### Requirement
Find the line containing "place_ws_ns = 0.205" in the entries below. Restate it and each line after it, word for word, up to and including the line containing "fmax_ghz = 0.343".
--- START ---
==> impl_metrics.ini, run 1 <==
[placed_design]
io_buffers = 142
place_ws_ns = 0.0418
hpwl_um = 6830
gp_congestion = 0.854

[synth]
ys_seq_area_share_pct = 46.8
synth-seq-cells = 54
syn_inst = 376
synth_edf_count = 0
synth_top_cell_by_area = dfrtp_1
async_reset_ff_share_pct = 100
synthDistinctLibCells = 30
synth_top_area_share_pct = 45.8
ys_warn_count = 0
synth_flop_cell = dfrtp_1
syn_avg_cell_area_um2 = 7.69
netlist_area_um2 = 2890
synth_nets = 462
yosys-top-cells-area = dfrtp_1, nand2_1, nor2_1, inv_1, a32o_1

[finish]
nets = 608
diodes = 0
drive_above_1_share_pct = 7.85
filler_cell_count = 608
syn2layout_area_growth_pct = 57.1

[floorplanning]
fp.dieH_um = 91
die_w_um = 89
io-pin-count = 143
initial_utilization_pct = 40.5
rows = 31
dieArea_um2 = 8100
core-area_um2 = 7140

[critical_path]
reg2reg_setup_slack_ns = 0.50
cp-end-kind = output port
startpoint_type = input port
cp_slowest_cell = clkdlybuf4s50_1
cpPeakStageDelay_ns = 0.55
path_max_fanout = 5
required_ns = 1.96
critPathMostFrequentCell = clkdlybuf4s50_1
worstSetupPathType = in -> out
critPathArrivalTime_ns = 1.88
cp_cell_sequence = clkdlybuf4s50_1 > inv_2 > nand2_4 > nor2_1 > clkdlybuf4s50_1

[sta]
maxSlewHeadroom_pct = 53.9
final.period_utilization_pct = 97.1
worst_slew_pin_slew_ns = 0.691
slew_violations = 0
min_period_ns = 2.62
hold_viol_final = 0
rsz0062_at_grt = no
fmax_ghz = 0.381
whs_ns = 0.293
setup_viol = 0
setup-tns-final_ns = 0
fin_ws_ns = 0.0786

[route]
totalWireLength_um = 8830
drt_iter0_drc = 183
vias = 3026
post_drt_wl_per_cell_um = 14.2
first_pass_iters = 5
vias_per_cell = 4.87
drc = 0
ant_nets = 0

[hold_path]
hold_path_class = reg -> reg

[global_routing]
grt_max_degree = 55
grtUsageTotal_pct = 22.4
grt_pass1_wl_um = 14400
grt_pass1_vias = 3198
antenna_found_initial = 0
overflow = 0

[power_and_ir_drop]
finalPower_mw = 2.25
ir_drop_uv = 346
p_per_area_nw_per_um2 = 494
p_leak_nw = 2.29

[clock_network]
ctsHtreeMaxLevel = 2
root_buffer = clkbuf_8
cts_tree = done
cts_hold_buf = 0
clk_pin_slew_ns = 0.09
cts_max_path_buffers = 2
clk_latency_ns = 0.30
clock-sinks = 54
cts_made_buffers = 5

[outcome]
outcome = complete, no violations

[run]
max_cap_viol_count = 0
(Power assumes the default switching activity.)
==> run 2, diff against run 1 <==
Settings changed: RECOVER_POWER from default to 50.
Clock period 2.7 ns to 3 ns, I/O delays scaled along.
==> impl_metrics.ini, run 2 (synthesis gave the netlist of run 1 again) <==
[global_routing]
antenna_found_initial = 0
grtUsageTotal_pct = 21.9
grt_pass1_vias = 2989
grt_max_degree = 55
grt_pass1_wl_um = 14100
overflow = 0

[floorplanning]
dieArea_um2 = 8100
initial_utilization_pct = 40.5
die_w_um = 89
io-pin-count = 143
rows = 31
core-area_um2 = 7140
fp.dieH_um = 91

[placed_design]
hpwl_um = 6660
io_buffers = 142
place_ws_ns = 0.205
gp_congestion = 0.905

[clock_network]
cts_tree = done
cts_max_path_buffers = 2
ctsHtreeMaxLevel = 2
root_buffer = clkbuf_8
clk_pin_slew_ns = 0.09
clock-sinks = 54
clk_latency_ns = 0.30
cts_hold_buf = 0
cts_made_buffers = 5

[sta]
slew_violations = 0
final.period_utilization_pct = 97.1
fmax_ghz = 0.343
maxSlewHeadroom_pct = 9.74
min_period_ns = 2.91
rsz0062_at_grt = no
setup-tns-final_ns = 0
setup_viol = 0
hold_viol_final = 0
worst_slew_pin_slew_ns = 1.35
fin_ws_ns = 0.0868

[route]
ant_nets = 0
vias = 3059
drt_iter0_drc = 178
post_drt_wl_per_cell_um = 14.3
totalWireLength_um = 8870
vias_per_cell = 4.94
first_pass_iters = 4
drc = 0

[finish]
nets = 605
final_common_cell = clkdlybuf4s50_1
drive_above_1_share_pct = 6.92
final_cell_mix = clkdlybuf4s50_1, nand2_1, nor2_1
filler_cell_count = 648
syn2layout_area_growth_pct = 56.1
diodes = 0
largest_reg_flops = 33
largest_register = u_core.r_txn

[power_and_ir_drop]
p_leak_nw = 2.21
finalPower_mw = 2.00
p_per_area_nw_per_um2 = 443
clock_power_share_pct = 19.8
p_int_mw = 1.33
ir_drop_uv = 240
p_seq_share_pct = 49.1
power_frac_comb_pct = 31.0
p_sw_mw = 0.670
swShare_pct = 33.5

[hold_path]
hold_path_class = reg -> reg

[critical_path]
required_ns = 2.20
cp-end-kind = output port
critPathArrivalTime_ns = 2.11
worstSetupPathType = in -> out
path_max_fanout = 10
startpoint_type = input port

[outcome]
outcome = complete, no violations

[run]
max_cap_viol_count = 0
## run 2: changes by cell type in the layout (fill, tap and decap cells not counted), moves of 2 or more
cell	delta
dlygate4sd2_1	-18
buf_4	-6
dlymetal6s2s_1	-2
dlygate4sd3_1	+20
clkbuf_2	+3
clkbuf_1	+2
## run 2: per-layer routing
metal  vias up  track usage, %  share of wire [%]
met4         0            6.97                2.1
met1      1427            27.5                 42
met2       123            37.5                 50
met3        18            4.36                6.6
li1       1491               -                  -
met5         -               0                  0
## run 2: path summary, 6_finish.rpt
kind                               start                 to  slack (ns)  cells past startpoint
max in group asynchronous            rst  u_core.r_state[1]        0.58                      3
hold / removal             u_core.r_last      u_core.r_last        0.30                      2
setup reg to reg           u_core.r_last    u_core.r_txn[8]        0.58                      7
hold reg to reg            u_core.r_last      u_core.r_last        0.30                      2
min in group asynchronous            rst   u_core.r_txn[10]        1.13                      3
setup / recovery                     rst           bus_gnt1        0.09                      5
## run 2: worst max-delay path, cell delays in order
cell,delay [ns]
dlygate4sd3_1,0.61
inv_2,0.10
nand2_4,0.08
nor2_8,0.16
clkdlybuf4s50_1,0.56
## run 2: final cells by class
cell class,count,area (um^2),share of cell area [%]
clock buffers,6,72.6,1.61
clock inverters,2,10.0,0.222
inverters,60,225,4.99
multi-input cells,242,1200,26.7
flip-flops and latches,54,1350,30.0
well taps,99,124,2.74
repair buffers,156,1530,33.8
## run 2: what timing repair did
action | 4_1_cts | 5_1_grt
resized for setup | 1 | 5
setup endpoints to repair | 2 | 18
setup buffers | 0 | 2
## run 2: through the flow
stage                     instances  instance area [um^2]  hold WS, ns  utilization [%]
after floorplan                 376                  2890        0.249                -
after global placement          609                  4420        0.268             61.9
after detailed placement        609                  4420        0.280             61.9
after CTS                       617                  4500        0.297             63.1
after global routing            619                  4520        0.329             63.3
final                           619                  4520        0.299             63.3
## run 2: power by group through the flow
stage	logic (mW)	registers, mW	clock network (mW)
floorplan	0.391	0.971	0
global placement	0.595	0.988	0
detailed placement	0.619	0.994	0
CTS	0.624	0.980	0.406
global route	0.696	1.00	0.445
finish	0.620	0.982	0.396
### src/rtl/fault_pkg.sv
// Shared fault FSM encodings and event record field widths.
// Used by the fault FSM and the fault event logger.
package fault_pkg;

  localparam int STATE_W = 2;
  localparam int ID_W    = 3;
  localparam int META_W  = 2 * STATE_W + ID_W;

  typedef enum logic [STATE_W-1:0] {
    S_NORMAL   = 2'b00,
    S_WARNING  = 2'b01,
    S_FAULT    = 2'b10,
    S_SHUTDOWN = 2'b11
  } fault_state_e;

  localparam logic [ID_W-1:0] FID_NONE = 3'd0;
  localparam logic [ID_W-1:0] FID_UV   = 3'd1;
  localparam logic [ID_W-1:0] FID_OV   = 3'd2;
  localparam logic [ID_W-1:0] FID_OT   = 3'd3;
  localparam logic [ID_W-1:0] FID_UC   = 3'd4;

  typedef struct packed {
    logic [STATE_W-1:0] prev_state;
    logic [STATE_W-1:0] new_state;
    logic [ID_W-1:0]    fault_id;
  } ev_meta_t;

  function automatic ev_meta_t make_meta(
    input logic [STATE_W-1:0] prev_s,
    input logic [STATE_W-1:0] new_s,
    input logic [ID_W-1:0]    fid
  );
    ev_meta_t m;
    m.prev_state = prev_s;
    m.new_state  = new_s;
    m.fault_id   = fid;
    return m;
  endfunction

endpackage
--- END ---
### Exercise solution
place_ws_ns = 0.205
gp_congestion = 0.905

[clock_network]
cts_tree = done
cts_max_path_buffers = 2
ctsHtreeMaxLevel = 2
root_buffer = clkbuf_8
clk_pin_slew_ns = 0.09
clock-sinks = 54
clk_latency_ns = 0.30
cts_hold_buf = 0
cts_made_buffers = 5

[sta]
slew_violations = 0
final.period_utilization_pct = 97.1
fmax_ghz = 0.343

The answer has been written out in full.